* Work task
Please show every line from the entries that carries the word "placement".

* Records provided
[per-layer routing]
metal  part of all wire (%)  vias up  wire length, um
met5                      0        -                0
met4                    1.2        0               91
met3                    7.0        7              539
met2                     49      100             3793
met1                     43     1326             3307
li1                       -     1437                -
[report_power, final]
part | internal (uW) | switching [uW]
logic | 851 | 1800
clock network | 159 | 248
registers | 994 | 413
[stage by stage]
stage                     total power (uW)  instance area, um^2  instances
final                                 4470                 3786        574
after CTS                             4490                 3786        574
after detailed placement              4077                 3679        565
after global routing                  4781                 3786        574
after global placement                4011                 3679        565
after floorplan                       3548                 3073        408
`config.mk`:
```
export PLATFORM = sky130hd
export DESIGN_NAME = rk_key_sched_flat
export DESIGN_NICKNAME = d
export VERILOG_FILES = /design/src/rtl/rk_kbd_pkg.sv /design/src/rtl/rk_key_sched_if.sv /design/src/rtl/rk_tick_timer.sv /design/src/rtl/rk_key_sched.sv /design/src/flat_wrapper.sv
export SDC_FILE = /design/constraint.sdc
export NUM_CORES = 1
export LEC_CHECK = 0
export BUFFER_PORTS_ARGS = -buffer_cell sky130_fd_sc_hd__buf_2
export CAP_MARGIN = 20
export CORE_ASPECT_RATIO = 1.25
export CORE_MARGIN = 3
export CORE_UTILIZATION = 35
export CTS_BUF_LIST = sky130_fd_sc_hd__clkbuf_2
export DETAILED_ROUTE_END_ITERATION = 8
export PLACE_DENSITY = 0.65
export SKIP_CTS_REPAIR_TIMING = 1
export SLEW_MARGIN = 10
export SYNTH_ARGS = -nofsm -noshare
export SYNTH_HDL_FRONTEND = slang
export SYNTH_HIERARCHICAL = 1
export SYNTH_SLANG_ARGS = --single-unit
```
`constraint.sdc`:
```
create_clock -name clk -period 3.3 [get_ports clk]
set_input_delay 0.66 -clock clk [delete_from_list [all_inputs] [get_ports clk]]
set_output_delay 0.66 -clock clk [all_outputs]
set_load 0.02 [all_outputs]
```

* Exercise solution
after detailed placement              4077                 3679        565
after global placement                4011                 3679        565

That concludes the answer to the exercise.